While gold mining and logging – both mostly illegal frontier businesses – keep Puerto Maldonado buzzing today, it was rubber that established the town at the beginning of the twentieth century. During the 1920s, game hunters dominated the economy of the region, and after them, mainly in the 1960s, the exploiters of mahogany and cedar trees arrived – leading to the construction of Boca Manu airstrip, just before the oil companies moved in during the 1970s. Most of the townspeople, riding coolly around on Honda motorbikes, are second-generation colonos, but there’s a constant stream of new and hopeful arrivals, both rich and poor, from all parts of South America. The lure, inevitably, is gold.
The saga of Fitzcarrald
While the infamous rubber baron, Fitzcarrald (often mistakenly called Fitzcarraldo), is associated with the founding of Puerto Maldonado, he actually died some twelve years before the event; his story is, however, relevant to the development of this region. While working rubber on the Río Urubamba, Fitzcarrald caught the gold bug after hearing rumours from local Ashaninka and Machiguenga Indians of an Inca fort protecting vast treasures, possibly around the Río Purus. Setting out along the Mishagua, a tributary of the Río Urubamba, he managed to reach its source, and from there walked over the ridge to a new watershed which he took to be the Purus, though it was in fact the Río Cashpajali, a tributary of the Río Manu. Leaving men to clear a path, he returned to Iquitos, and in 1884 came back to the region on a boat called La Contamana. He took the boat apart, and, with the aid of over a thousand Ashaninka and other Indians, carried it across to the “Purus”. But, as he cruised down, attacked by tribes at several points, Fitzcarrald slowly began to realize that the river was not the Purus – a fact confirmed when he eventually bumped into a Bolivian rubber collector.
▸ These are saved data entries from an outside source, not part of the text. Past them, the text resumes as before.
**src/sra_pkg.sv**
```systemverilog
/*
 * sra_pkg: shared constants for the receiver status and auxiliary TDM formatter block.
 * Assumes a 32-bit AXI4-Lite register bus in which a register index maps to byte address index*4.
 */
package sra_pkg;
   // register indices; byte address is index*4
   localparam int ADDR_W = 18;
   localparam int IDX_W = 16;
   localparam logic [IDX_W-1:0] IDX_COMPR_CODE = 16'hF603;
   localparam logic [IDX_W-1:0] IDX_AUTO_RESUME = 16'hF604;
   localparam logic [IDX_W-1:0] IDX_LOCK_LOST = 16'hF605;
   localparam logic [IDX_W-1:0] IDX_AUX_ENABLE = 16'hF608;
   localparam logic [IDX_W-1:0] IDX_IRQ_STATUS = 16'hF610;
   localparam logic [IDX_W-1:0] IDX_IRQ_MASK = 16'hF611;
   localparam logic [IDX_W-1:0] IDX_LIVE_STATUS = 16'hF612;

   // field positions
   localparam int RESUME_BIT = 0;
   localparam int LOST_BIT = 0;
   localparam int AUX_SEL_W = 4;
   localparam int AUX_CLK_BIT = 4;
   localparam int AUX_EN_W = 5;
   localparam int IRQ_W = 3;
   localparam int IRQ_LOST = 0;
   localparam int IRQ_RELOCK = 1;
   localparam int IRQ_CODE = 2;
   localparam int LIVE_LOCK = 0;
   localparam int LIVE_MUTE = 1;

   // reset values
   localparam logic [15:0] COMPR_RESET = 16'h0000;
   localparam logic [AUX_EN_W-1:0] AUX_EN_RESET = 5'h00;
   localparam logic [IRQ_W-1:0] IRQ_RESET = 3'h0;

   // tdm frame layout
   localparam int SLOT_BITS = 32;
   localparam int SLOTS = 8;
   localparam int FRAME_BITS = SLOT_BITS * SLOTS;
   localparam int AUDIO_BITS = 24;
   localparam int PORT_CNT = 4;

   // synchroniser lanes
   localparam int SYN_W = 5;
   localparam int SYN_LOCK = 0;
   localparam int SYN_REC_BIT = 1;
   localparam int SYN_REC_FRAME = 2;
   localparam int SYN_GEN_BIT = 3;
   localparam int SYN_GEN_FRAME = 4;

   localparam logic [1:0] RESP_OKAY = 2'h0;
   localparam logic [1:0] RESP_SLVERR = 2'h2;
endpackage

```
**src/sra_tdm_if.sv**
```systemverilog
/*
 * sra_tdm_if: carries a formatted frame and its load/shift strobes to the shifter.
 * Assumes both ends run on the same system clock.
 */
interface sra_tdm_if;
   logic loadFrame;
   logic shiftBit;
   logic [sra_pkg::FRAME_BITS-1:0] frameWord;
   logic serialBit;
   modport ctrl (output loadFrame, output shiftBit, output frameWord, input serialBit);
   modport fmt (input loadFrame, input shiftBit, input frameWord, output serialBit);
endinterface

```
**src/sra_rx_status.sv**
```systemverilog
/*
 * sra_rx_status: lock supervision, mute control, sticky lock_lost_sticky flag, compression code
 * capture, interrupt status/mask, AXI4-Lite register slave and auxiliary TDM frame routing.
 * Assumes the receiver front end delivers decoded samples on clk with a one-cycle sampleValid,
 * while the lock level and the serial clocks arrive asynchronously and are synchronised here.
 */
// Summary of operation
// - compression code readable, reset zero
// - lock loss mutes audio output
// - resume bit zero: stay muted until toggled
// - resume bit one: unmute on relock
// - sticky flag sets when lock lost
// - writing resume one clears sticky flag
// - enabled port emits eight-slot TDM stream
// - slot 0: left audio, eight zeros
// - slot 1: left P V U C bits
// - slot 2: codec and audio type bits
// - slots 3 and 6 all zero
// - slot 4: right audio, eight zeros
// - slot 5: right P V U C bits
// - slot 7: block start bit
// - one-hot select routes to port 0-3
// - clock source: recovered or generator clocks
module sra_rx_status (
   input wire logic clk,
   input wire logic resetn,
   // AXI4-Lite slave
   input wire logic [sra_pkg::ADDR_W-1:0] s_axi_awaddr,
   input wire logic s_axi_awvalid,
   output logic s_axi_awready,
   input wire logic [31:0] s_axi_wdata,
   input wire logic [3:0] s_axi_wstrb,
   input wire logic s_axi_wvalid,
   output logic s_axi_wready,
   output logic [1:0] s_axi_bresp,
   output logic s_axi_bvalid,
   input wire logic s_axi_bready,
   input wire logic [sra_pkg::ADDR_W-1:0] s_axi_araddr,
   input wire logic s_axi_arvalid,
   output logic s_axi_arready,
   output logic [31:0] s_axi_rdata,
   output logic [1:0] s_axi_rresp,
   output logic s_axi_rvalid,
   input wire logic s_axi_rready,
   // receiver front end
   input wire logic rxLockIn,
   input wire logic sampleValid,
   input wire logic [sra_pkg::AUDIO_BITS-1:0] leftAudio,
   input wire logic [sra_pkg::AUDIO_BITS-1:0] rightAudio,
   input wire logic [3:0] leftFlags,
   input wire logic [3:0] rightFlags,
   input wire logic codecKindBit,
   input wire logic audioTypeBit,
   input wire logic blockStart,
   input wire logic [15:0] compressionCode,
   // serial clocks from recovery and from the internal generator
   input wire logic recBitClkIn,
   input wire logic recFrameClkIn,
   input wire logic genBitClkIn,
   input wire logic genFrameClkIn,
   // outputs
   output logic rxAudioMuted,
   output logic [sra_pkg::PORT_CNT-1:0] serialOutPort,
   output logic auxBitClkOut,
   output logic auxFrameClkOut,
   output logic irq
);
   typedef struct packed {
      logic awHave;
      logic [sra_pkg::IDX_W-1:0] awIdx;
      logic awBad;
      logic wHave;
      logic [31:0] wData;
      logic [3:0] wStrb;
      logic awReady;
      logic wReady;
      logic bValid;
      logic [1:0] bResp;
      logic arReady;
      logic rValid;
      logic [31:0] rData;
      logic [1:0] rResp;
      logic [15:0] compCode;
      logic autoResume;
      logic [sra_pkg::AUX_EN_W-1:0] auxEn;
      logic lockLostSticky;
      logic [sra_pkg::IRQ_W-1:0] irqStatus;
      logic [sra_pkg::IRQ_W-1:0] irqMask;
      logic irqOut;
      logic prevLock;
      logic prevResume;
      logic mutedHold;
      logic muteOut;
      logic prevBit;
      logic prevFrame;
      logic bitOut;
      logic frameOut;
      logic [sra_pkg::PORT_CNT-1:0] ports;
      logic [sra_pkg::AUDIO_BITS-1:0] sLeft;
      logic [sra_pkg::AUDIO_BITS-1:0] sRight;
      logic [3:0] sLFlags;
      logic [3:0] sRFlags;
      logic sCodec;
      logic sAudioType;
      logic sBlock;
   } sra_main_state_t;

   localparam sra_main_state_t ST_RESET = '{
      awReady: 1'b1,
      wReady: 1'b1,
      arReady: 1'b1,
      compCode: sra_pkg::COMPR_RESET,
      auxEn: sra_pkg::AUX_EN_RESET,
      irqStatus: sra_pkg::IRQ_RESET,
      irqMask: sra_pkg::IRQ_RESET,
      default: '0
   };

   sra_main_state_t st_reg;
   sra_main_state_t st_next;

   logic [sra_pkg::SYN_W-1:0] syncIn;
   logic [sra_pkg::SYN_W-1:0] syncLvl;
   logic [sra_pkg::PORT_CNT-1:0] portNext;

   sra_tdm_if tdm ();

   assign syncIn = {genFrameClkIn, genBitClkIn, recFrameClkIn, recBitClkIn, rxLockIn};

   sra_sync_bank #(
      .W(sra_pkg::SYN_W)
   ) u_sync (
      .clk(clk),
      .resetn(resetn),
      .asyncIn(syncIn),
      .syncOut(syncLvl)
   );

   sra_tdm_shifter u_shift (
      .clk(clk),
      .resetn(resetn),
      .tdm(tdm.fmt)
   );

   // only an exact one-hot code selects a port; any other value routes nowhere
   genvar gi;
   generate
      for (gi = 0; gi < sra_pkg::PORT_CNT; gi++) begin : g_port
         assign portNext[gi] = (st_reg.auxEn[sra_pkg::AUX_SEL_W-1:0] == 4'(1 << gi)) && tdm.serialBit;
      end
   endgenerate

   function automatic logic [31:0] read_reg(input sra_main_state_t s, input logic [sra_pkg::IDX_W-1:0] idx);
      logic [31:0] v;
      v = 32'h00000000;
      case (idx)
         sra_pkg::IDX_COMPR_CODE: v[15:0] = s.compCode;
         sra_pkg::IDX_AUTO_RESUME: v[sra_pkg::RESUME_BIT] = s.autoResume;
         sra_pkg::IDX_LOCK_LOST: v[sra_pkg::LOST_BIT] = s.lockLostSticky;
         sra_pkg::IDX_AUX_ENABLE: v[sra_pkg::AUX_EN_W-1:0] = s.auxEn;
         sra_pkg::IDX_IRQ_STATUS: v[sra_pkg::IRQ_W-1:0] = s.irqStatus;
         sra_pkg::IDX_IRQ_MASK: v[sra_pkg::IRQ_W-1:0] = s.irqMask;
         sra_pkg::IDX_LIVE_STATUS: begin
            v[sra_pkg::LIVE_LOCK] = s.prevLock;
            v[sra_pkg::LIVE_MUTE] = s.muteOut;
         end
         default: v = 32'h00000000;
      endcase
      return v;
   endfunction

   function automatic logic idx_mapped(input logic [sra_pkg::IDX_W-1:0] idx);
      return (idx == sra_pkg::IDX_COMPR_CODE) || (idx == sra_pkg::IDX_AUTO_RESUME) ||
             (idx == sra_pkg::IDX_LOCK_LOST) || (idx == sra_pkg::IDX_AUX_ENABLE) ||
             (idx == sra_pkg::IDX_IRQ_STATUS) || (idx == sra_pkg::IDX_IRQ_MASK) ||
             (idx == sra_pkg::IDX_LIVE_STATUS);
   endfunction

   always_comb begin
      logic lockNow;
      logic lockFell;
      logic lockRose;
      logic resumeFell;
      logic clearSticky;
      logic bitClk;
      logic frameClk;
      logic bitFall;
      logic frameRise;
      logic doWrite;
      logic [sra_pkg::IRQ_W-1:0] irqSet;
      logic [sra_pkg::IRQ_W-1:0] irqClr;
      logic [sra_pkg::AUDIO_BITS-1:0] audL;
      logic [sra_pkg::AUDIO_BITS-1:0] audR;
      lockNow = syncLvl[sra_pkg::SYN_LOCK];
      lockFell = st_reg.prevLock && !lockNow;
      lockRose = !st_reg.prevLock && lockNow;
      resumeFell = st_reg.prevResume && !st_reg.autoResume;
      clearSticky = 1'b0;
      irqSet = '0;
      irqClr = '0;
      doWrite = 1'b0;
      bitClk = 1'b0;
      frameClk = 1'b0;
      bitFall = 1'b0;
      frameRise = 1'b0;
      audL = '0;
      audR = '0;
      st_next = st_reg;

      // write address and data are taken independently, in either order
      if (s_axi_awvalid && st_reg.awReady) begin
         st_next.awHave = 1'b1;
         st_next.awIdx = s_axi_awaddr[sra_pkg::ADDR_W-1:2];
      end
      if (s_axi_wvalid && st_reg.wReady) begin
         st_next.wHave = 1'b1;
         st_next.wData = s_axi_wdata;
         st_next.wStrb = s_axi_wstrb;
      end
      if (st_reg.bValid && s_axi_bready) begin
         st_next.bValid = 1'b0;
      end
      if (st_reg.awHave && st_reg.wHave && !st_reg.bValid) begin
         doWrite = 1'b1;
         st_next.awHave = 1'b0;
         st_next.wHave = 1'b0;
         st_next.bValid = 1'b1;
         st_next.bResp = idx_mapped(st_reg.awIdx) ? sra_pkg::RESP_OKAY : sra_pkg::RESP_SLVERR;
      end
      if (doWrite && st_reg.wStrb[0]) begin
         case (st_reg.awIdx)
            sra_pkg::IDX_AUTO_RESUME: begin
               st_next.autoResume = st_reg.wData[sra_pkg::RESUME_BIT];
               clearSticky = st_reg.wData[sra_pkg::RESUME_BIT];
            end
            sra_pkg::IDX_AUX_ENABLE: st_next.auxEn = st_reg.wData[sra_pkg::AUX_EN_W-1:0];
            sra_pkg::IDX_IRQ_STATUS: irqClr = st_reg.wData[sra_pkg::IRQ_W-1:0];
            sra_pkg::IDX_IRQ_MASK: st_next.irqMask = st_reg.wData[sra_pkg::IRQ_W-1:0];
            default: clearSticky = 1'b0;
         endcase
      end
      // one write in flight: channels reopen only after the response is accepted
      st_next.awReady = !st_next.awHave && !st_next.bValid;
      st_next.wReady = !st_next.wHave && !st_next.bValid;

      // read channel
      if (s_axi_arvalid && st_reg.arReady) begin
         st_next.rValid = 1'b1;
         st_next.rData = read_reg(st_reg, s_axi_araddr[sra_pkg::ADDR_W-1:2]);
         st_next.rResp = idx_mapped(s_axi_araddr[sra_pkg::ADDR_W-1:2]) ? sra_pkg::RESP_OKAY : sra_pkg::RESP_SLVERR;
      end else if (st_reg.rValid && s_axi_rready) begin
         st_next.rValid = 1'b0;
      end
      st_next.arReady = !st_next.rValid;

      // lock supervision and mute
      st_next.prevLock = lockNow;
      st_next.prevResume = st_reg.autoResume;
      if (lockFell) begin
         st_next.mutedHold = 1'b1;
      end else if (st_reg.autoResume && lockNow) begin
         st_next.mutedHold = 1'b0;
      end else if (resumeFell) begin
         st_next.mutedHold = 1'b0;
      end
      // not yet locked also keeps audio muted
      st_next.muteOut = st_next.mutedHold || !lockNow;

      // a loss in the same cycle as the clearing write keeps the flag set
      if (lockFell) begin
         st_next.lockLostSticky = 1'b1;
      end else if (clearSticky) begin
         st_next.lockLostSticky = 1'b0;
      end

      // sample capture; the code only updates while compressed audio is flagged
      if (sampleValid) begin
         st_next.sLeft = leftAudio;
         st_next.sRight = rightAudio;
         st_next.sLFlags = leftFlags;
         st_next.sRFlags = rightFlags;
         st_next.sCodec = codecKindBit;
         st_next.sAudioType = audioTypeBit;
         st_next.sBlock = blockStart;
         if (audioTypeBit) begin
            st_next.compCode = compressionCode;
         end
      end

      // interrupts: set wins over write-one-to-clear
      irqSet[sra_pkg::IRQ_LOST] = lockFell;
      irqSet[sra_pkg::IRQ_RELOCK] = lockRose;
      irqSet[sra_pkg::IRQ_CODE] = st_next.compCode != st_reg.compCode;
      st_next.irqStatus = (st_reg.irqStatus & ~irqClr) | irqSet;
      st_next.irqOut = |(st_next.irqStatus & st_next.irqMask);

      // serial clock selection and edge detection on the system clock
      bitClk = st_reg.auxEn[sra_pkg::AUX_CLK_BIT] ? syncLvl[sra_pkg::SYN_GEN_BIT] : syncLvl[sra_pkg::SYN_REC_BIT];
      frameClk = st_reg.auxEn[sra_pkg::AUX_CLK_BIT] ? syncLvl[sra_pkg::SYN_GEN_FRAME] : syncLvl[sra_pkg::SYN_REC_FRAME];
      st_next.prevBit = bitClk;
      st_next.prevFrame = frameClk;
      bitFall = st_reg.prevBit && !bitClk;
      frameRise = !st_reg.prevFrame && frameClk;
      st_next.bitOut = bitClk;
      st_next.frameOut = frameClk;
      tdm.loadFrame = frameRise;
      tdm.shiftBit = bitFall && !frameRise;

      // muted audio goes out as zeros; side-channel bits still pass
      audL = st_reg.muteOut ? '0 : st_reg.sLeft;
      audR = st_reg.muteOut ? '0 : st_reg.sRight;
      tdm.frameWord = {
         audL, 8'h00,
         20'h00000, st_reg.sLFlags, 8'h00,
         22'h000000, st_reg.sCodec, st_reg.sAudioType, 8'h00,
         32'h00000000,
         audR, 8'h00,
         20'h00000, st_reg.sRFlags, 8'h00,
         32'h00000000,
         23'h000000, st_reg.sBlock, 8'h00
      };
      st_next.ports = portNext;
   end

   always_ff @(posedge clk or negedge resetn) begin
      if (!resetn) begin
         st_reg <= ST_RESET;
      end else begin
         st_reg <= st_next;
      end
   end

   assign s_axi_awready = st_reg.awReady;
   assign s_axi_wready = st_reg.wReady;
   assign s_axi_bvalid = st_reg.bValid;
   assign s_axi_bresp = st_reg.bResp;
   assign s_axi_arready = st_reg.arReady;
   assign s_axi_rvalid = st_reg.rValid;
   assign s_axi_rdata = st_reg.rData;
   assign s_axi_rresp = st_reg.rResp;
   assign rxAudioMuted = st_reg.muteOut;
   assign serialOutPort = st_reg.ports;
   assign auxBitClkOut = st_reg.bitOut;
   assign auxFrameClkOut = st_reg.frameOut;
   assign irq = st_reg.irqOut;
endmodule

```
**src/sra_sync_bank.sv**
```systemverilog
/*
 * sra_sync_bank: two-flop synchronisers for levels arriving from outside the clock domain.
 * Assumes each lane is an independent level; no multi-bit coherence is offered.
 */
module sra_sync_bank #(
   parameter int W = 5
) (
   input wire logic clk,
   input wire logic resetn,
   input wire logic [W-1:0] asyncIn,
   output logic [W-1:0] syncOut
);
   typedef struct packed {
      logic [W-1:0] stage1;
      logic [W-1:0] stage2;
   } sra_sync_state_t;

   sra_sync_state_t st_reg;
   sra_sync_state_t st_next;

   always_comb begin
      st_next.stage1 = asyncIn;
      st_next.stage2 = st_reg.stage1;
   end

   always_ff @(posedge clk or negedge resetn) begin
      if (!resetn) begin
         st_reg <= '0;
      end else begin
         st_reg <= st_next;
      end
   end

   assign syncOut = st_reg.stage2;
endmodule

```
**src/sra_tdm_shifter.sv**
```systemverilog
/*
 * sra_tdm_shifter: holds one TDM frame and shifts it out MSB first.
 * Assumes load and shift strobes are single-cycle pulses; load wins over shift.
 */
module sra_tdm_shifter (
   input wire logic clk,
   input wire logic resetn,
   sra_tdm_if.fmt tdm
);
   typedef struct packed {
      logic [sra_pkg::FRAME_BITS-1:0] shift;
   } sra_shift_state_t;

   sra_shift_state_t st_reg;
   sra_shift_state_t st_next;

   always_comb begin
      st_next = st_reg;
      if (tdm.loadFrame) begin
         st_next.shift = tdm.frameWord;
      end else if (tdm.shiftBit) begin
         st_next.shift = {st_reg.shift[sra_pkg::FRAME_BITS-2:0], 1'b0};
      end
   end

   always_ff @(posedge clk or negedge resetn) begin
      if (!resetn) begin
         st_reg <= '0;
      end else begin
         st_reg <= st_next;
      end
   end

   assign tdm.serialBit = st_reg.shift[sra_pkg::FRAME_BITS-1];
endmodule

```
**config.mk**
```make
export PLATFORM = sky130hd
export DESIGN_NAME = sra_rx_status
export DESIGN_NICKNAME = d
export VERILOG_FILES = /design/src/sra_pkg.sv /design/src/sra_tdm_if.sv /design/src/sra_rx_status.sv /design/src/sra_sync_bank.sv /design/src/sra_tdm_shifter.sv
export SDC_FILE = /design/constraint.sdc
export NUM_CORES = 1
export LEC_CHECK = 0
export BUFFER_PORTS_ARGS = -buffer_cell sky130_fd_sc_hd__buf_2
export CORE_ASPECT_RATIO = 0.8
export CORE_MARGIN = 2
export CORE_UTILIZATION = 47
export DETAILED_ROUTE_END_ITERATION = 7
export PLACE_DENSITY = 0.73
export SYNTH_ARGS = -nofsm -noshare
export SYNTH_HDL_FRONTEND = slang
export SYNTH_SLANG_ARGS = --single-unit
```
**constraint.sdc**
```tcl
create_clock -name clk -period 2.4 [get_ports clk]
set_clock_uncertainty 0.2 [all_clocks]
set_input_delay 0.24 -clock clk [delete_from_list [all_inputs] [get_ports clk]]
set_output_delay 0.24 -clock clk [all_outputs]
set_load 0.02 [all_outputs]
```
==> results by group, run 1 <==
Outcome
  • Status: finished, final reports clean

Cells and area
  • Area growth syn-to-layout: 21.9%
  • Post-route core utilization: 0.577
  • Commonest non-fill, non-tap cells in the layout: nand2_1 (431), dfrtp_1 (401), a21oi_1 (195)
  • Number of filler cells placed in the layout: 2867
  • Share of layout cells above drive strength 1: 0.207
  • Post-route cell area: 0.0206 mm²
  • Final nets: 1976
  • Max reg flops: 248
  • Fin cells: 2322
  • Commonest non-fill, non-tap cell in the layout: nand2_1

Place
  • Post-place instance area: approximately 0.018 mm²
  • IO buf count: 156
  • Final Wtd Congestion: between 0.8 and 0.9
  • Dpl hpwl: 20900 µm
  • Placed Instances: 2145

Timing
  • Worst-margin pin slew: around 0.64 ns
  • Period utilisation layout: 0.965
  • Fin. max-slew vios: 0
  • Hold_ws: 0.0249 ns
  • RSZ-0062 raised after global routing: false
  • Slew headroom: 0.575
  • Setup TNS: 0 ns
  • Fin crit period: 2.32 ns
  • Fmax: 432 MHz
  • Fin. Hold Viols: 0
  • Finish-stage setup viols: 0

Logic synthesis
  • Post-synth top flop: dfrtp_1
  • Mapped Cells: 1590
  • Synthesis-stage register bit count: 404
  • Post-synth EDFFs: 0
  • Dominant cells by area after synthesis: dfrtp_1 (59%), nand2_1 (9.6%), mux2_2 (6.6%)
  • Post-synthesis sequential area ratio: 0.600
  • Synth area leader: dfrtp_1
  • Synthesized area: between 0.015 and 0.02 mm²
  • Area share of the largest cell type after synthesis: 0.595
  • Async S/R FF share, synth: 1.00
  • Avg Synthesized Cell Area: 10.6 µm²
  • Yosys warns: 0
  • Distinct cells, synth: 55

Critical path
  • CP Capture Type: register
  • CP Class: reg2reg
  • Most frequent CP cell: or3_4
  • CP Launch Type: register
  • Crit path max-delay cell type: or3_4
  • Crit path DAT: roughly 2.5 ns
  • Max FO, Critical Path: 3
  • Reg-to-reg slack, setup: 0.08 ns
  • Critical path cell sequence: or3_4, or3_4, nor4_4, mux2i_2, o221ai_1
  • Critical Path Max Stage Delay: 0.41 ns
  • Worst Path Required: 2.59 ns

Hold path
  • Hold Path Class: in2reg

Clock tree
  • Postcts setup bufs: 0
  • CTS max path bufs: 3
  • CTS clk-pin slew, worst paths: 0.06 ns
  • Clock Latency Late Sink: 0.53 ns
  • Root buf cell: clkbuf_16
  • Htree depth: 2
  • Clock sinks: 404
  • CTS tree: done
  • CTS Buf Count: 41

Power
  • Cell Int Power: about 0.012 W
  • Clock power share: 0.399
  • Part of the power in combinational logic: 0.110
  • Net Sw Frac: 0.243
  • Peak VDD IR: 0.000595 V
  • Sequential share of power: 0.491
  • Power density over the cells: 758 mW/mm²
  • Leak: 9.03 nW
  • Sw power: about 0.0038 W

Routing
  • Wire length per cell: 14.8 µm
  • Vias: roughly 12000
  • WL final: 34400 µm
  • Avg Vias per Cell: 5.14
  • Detailed-route DRC error count: 0
  • Final ANT Viol Nets: 0
  • DR iter-0 viols: between 700 and 800
  • DRT Pass-1 Iters: 5

Global route
  • Largest net degree at the start of global routing: just under 80
  • Antenna violations before repair: 1
  • First-pass GRT wire length: 58700 µm
  • Vias in the first global route: 12000
  • Grt total ovfl: 0
  • Total GRT Usage: 0.187

Floorplan
  • Width of the die: 216 µm
  • Core area: 0.0356 mm²
  • Die area: 0.0374 mm²
  • Row Count: 62
  • Die height: 173 µm
  • Initial Util: 0.474
  • I/O Pins: 209

Job
  • Max Cap Viol: 0
-- cell families (layout without fill, tap and decap cells) --
group,Yosys count,in the layout,synth area share
xor+xnor,16,16,0.00831
simple gates,555,555,0.150
other cells,1,19,0.000222
flops,404,404,0.600
mux,166,166,0.107
buf+inv,153,387,0.0436
compound gates,295,295,0.0911
-- Yosys cell counts, drive strengths merged, types with 6 or more instances --
library cell  instances
clkbuf               85
mux2i                62
nor2                 11
inv                  10
nand2               432
a21oi               195
nand3b               53
nor3                  8
buf                  58
xnor2                16
mux2                104
o21ai                81
nand4                 6
nor2b                 7
dfrtp               401
-- power groups by stage --
stage	clock (W)	combinational, W	sequential [W]
2_1_floorplan	0	0.00105	0.00767
3_3_place_gp	0	0.00151	0.00771
3_5_place_dp	0	0.00156	0.00774
4_1_cts	0.00638	0.00171	0.00762
5_1_grt	0.00668	0.00188	0.00770
6_report	0.00622	0.00172	0.00765
-- repair_timing --
item | 4_1_cts | 5_1_grt
hold buffers | 108 | 0
endpoints found under the hold margin | 514 | 0
setup endpoints to repair | 0 | 1
gates resized for setup | 0 | 2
Though he’d ended up on the wrong river, Fitzcarrald had discovered a link connecting the two great Amazonian watersheds. In Europe, the discovery was heralded as a great step forward in the exploration of South America, but for Peru it meant more rubber, a quicker route for its export and the beginning of the end for Madre de Dios’ indigenous tribes. Puerto Maldonado was founded in 1902, and as exploitation of the region’s rubber peaked, so too was there an increase in population of workers and merchants, with Madre de Dios ultimately becoming a departamento of Peru in 1912. German director Werner Herzog thought this historical episode a fitting subject for celluloid, and in 1982 directed the epic Fitzcarraldo.